/repository-snapshot-format

The repository snapshot format used by Package Manager

Primary LanguageGoMIT LicenseMIT

rsf - respository snapshot format

Purpose

The repository snapshot format used by Posit Package Manager. This format is still in development, and will support an upcoming Posit Package Manager release.

About

The repository snapshot format, or rsf, is a simple, flexible file format that is ideal for storing repository snapshot information. We created this format for several reasons:

  • Speed. We previously used JSON and then partially copied the data into database tables as part of the syncronization process. We decided to eliminate database duplication since all the required data already resides in the JSON manifest.

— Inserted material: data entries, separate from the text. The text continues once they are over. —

What follows belongs to an exercise in optimizing a design on an open flow for small area and a short achievable clock period; a production flow would make more cautious choices.
RTL that was checked went through simulation tests only; none was proved equivalent to the original.
Power and IR drop assume default switching activity.

v6:
==> flow/design.v (excerpt) <==
module tanh9slices (
    input wire clk,
    input wire rst_n,
    input wire signed [15:0] x0_in,
    input wire signed [15:0] x1_in,
    input wire valid_in,
    output wire signed [15:0] y0_out,
    output wire signed [15:0] y1_out,
    output reg valid_out
);
    reg v1, v2;
    always @(posedge clk or negedge rst_n) begin
        if (!rst_n) begin
            v1 <= 1'b0; v2 <= 1'b0; valid_out <= 1'b0;
        end else begin
            v1 <= valid_in; v2 <= v1; valid_out <= v2;
        end
    end
    tanh9_lane lane0 (.clk(clk), .x(x0_in), .y(y0_out));
    tanh9_lane lane1 (.clk(clk), .x(x1_in), .y(y1_out));
endmodule
Size: about 880 cells after synthesis, about 130 flip-flops, roughly 0.0078 mm2 of cells after synthesis.
Settings: LEC_CHECK=0, CAP_MARGIN=20, CORE_MARGIN=2, CORE_UTILIZATION=40, SLEW_MARGIN=20; clock period 8.0 ns.
standard.sh (not shown) runs the stock make flow with config.mk's settings and CLKGATE_MAP_FILE= SYNTH_SCRIPT=/design/flow/synth_recipe.tcl, a recipe that flattens the netlist after the stock synthesis.
==> flow/flow/run.sh <==
#!/bin/bash
set -euo pipefail
mapfile -t KNOBS < <(grep -v '^\s*$' flow/knobs.txt)
bash standard.sh "${KNOBS[@]}" finish > flow_make.log 2>&1
==> flow/flow/knobs.txt <==
SETUP_SLACK_MARGIN=5.45
CTS_ARGS=-sink_clustering_enable -repair_clock_nets -buf_list sky130_fd_sc_hd__clkbuf_8 -dont_use_dummy_load
BUFFER_PORTS_ARGS=-buffer_cell sky130_fd_sc_hd__buf_1
--- input diff v6..v7 ---
--- a/flow/design.v
+++ b/flow/design.v
@@ -1,23 +1,21 @@
 `timescale 1ns / 1ps
 module tanh9_lane (
     input  wire        clk,
     input  wire [15:0] x,
     output wire [15:0] y
 );
     wire        s_in = x[15];
     wire [14:0] ua   = x[14:0] ^ {15{s_in}};
     wire sat_in = ua[14] | ua[13] | (ua[12] & ua[11]);
-    wire c1 = (x[10:0] < 11'd683);
-    wire c2 = (x[10:0] > 11'd1364);
-    wire lo683  = s_in ? c2 : c1;
-    wire hi1365 = s_in ? c1 : c2;
+    wire lo683  = (ua[10:0] < 11'd683);
+    wire hi1365 = (~ua[10:0] < 11'd683);
     reg        s1_s, s1_sat, s1_h;
     reg [10:0] s1_u;
     reg        gA, gB, gC, gD, gE;
     always @(posedge clk) begin
         s1_s   <= s_in;
         s1_sat <= sat_in;
         s1_u   <= x[10:0];
         s1_h   <= ua[12];
         gA <= ~sat_in & ~ua[12] & ~ua[11] &  lo683;     
         gB <= ~sat_in & ~ua[12] & ~ua[11] & ~lo683;     
[summary]
v7 went all the way through synthesis, placement and routing and the layout is clean on timing, DRC and antenna. v6 ran to completion and came out clean on the timing, design-rule and antenna checks. Relative to v6, portion of total power attributed to the clock network increased by 2.6 points in v7. Utilization v6 -> v7: down. From v6 to v7 the numbers moved as follows: minimum setup slack in the final design rose by 0.046 ns; worst hold slack rose by 0.010 ns; combinational power share fell by 6.4 points. For the total routing usage reported by global routing, v7 came in 1.1 points lower than v6 did. Compared to v6, the router laid down less metal wire for v7. In the flow results for v7 and v6, the final area is smaller on v7. Compared with v6, the detailed router inserted fewer vias in v7. Re initial core utilization: v7 is 0.24 points up on v6.
Only the layout flow was run in v6; the RTL was not checked for function there.


tanh9slices, a different RTL version from the one above (not shown whole).
Size in the first run: ~130 flip-flops.
// tanh9slices
module tanh9slices (
    input wire clk,
    input wire rst_n,
    input wire signed [15:0] x0_in,
    input wire signed [15:0] x1_in,
    input wire valid_in,
    output wire signed [15:0] y0_out,
    output wire signed [15:0] y1_out,
    output reg valid_out
);
Settings: LEC_CHECK=0, CAP_MARGIN=20, CORE_MARGIN=2, CORE_UTILIZATION=40, SLEW_MARGIN=20; clock period 8.0 ns.
==> flow/flow/run.sh <==
#!/bin/bash
set -euo pipefail
mapfile -t KNOBS < <(grep -v '^\s*$' flow/knobs.txt)
bash standard.sh "${KNOBS[@]}" "PRE_GLOBAL_PLACE_TCL=$PWD/flow/ports.tcl" finish > flow_make.log 2>&1
==> flow/flow/knobs.txt <==
SETUP_SLACK_MARGIN=5.4
CTS_ARGS=-sink_clustering_enable -repair_clock_nets -buf_list sky130_fd_sc_hd__clkbuf_8 -dont_use_dummy_load
BUFFER_PORTS_ARGS=-inputs -buffer_cell sky130_fd_sc_hd__buf_1
==> flow/flow/ports.tcl <==
# Buffer the output ports (ORFS's buffer_ports call then buffers the inputs).
buffer_ports -outputs -buffer_cell sky130_fd_sc_hd__buf_2
The baseline completed with no timing, DRC or antenna violations.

However, JSON deserialization proved too slow, even with faster parsers like github.com/pkg/json.
  • Indexing. Iterating a large list of snapshots and packages efficiently requires indexing to eliminate fully deserializing all unwanted data. The rsf format prefixes each record with a size to support quickly skipping irrelevant records. Additionally, rsf supports array indexing to support quickly finding the correct record in an array.
  • Streaming. While it is easy to encode variables efficiently with formats like Go's gob encoding, decoding often requires fully reading an object into memory. Since we require encoding large data sets in a single file, we needed support for seeking relevant data, while streaming information to a consumer without storing all records in memory.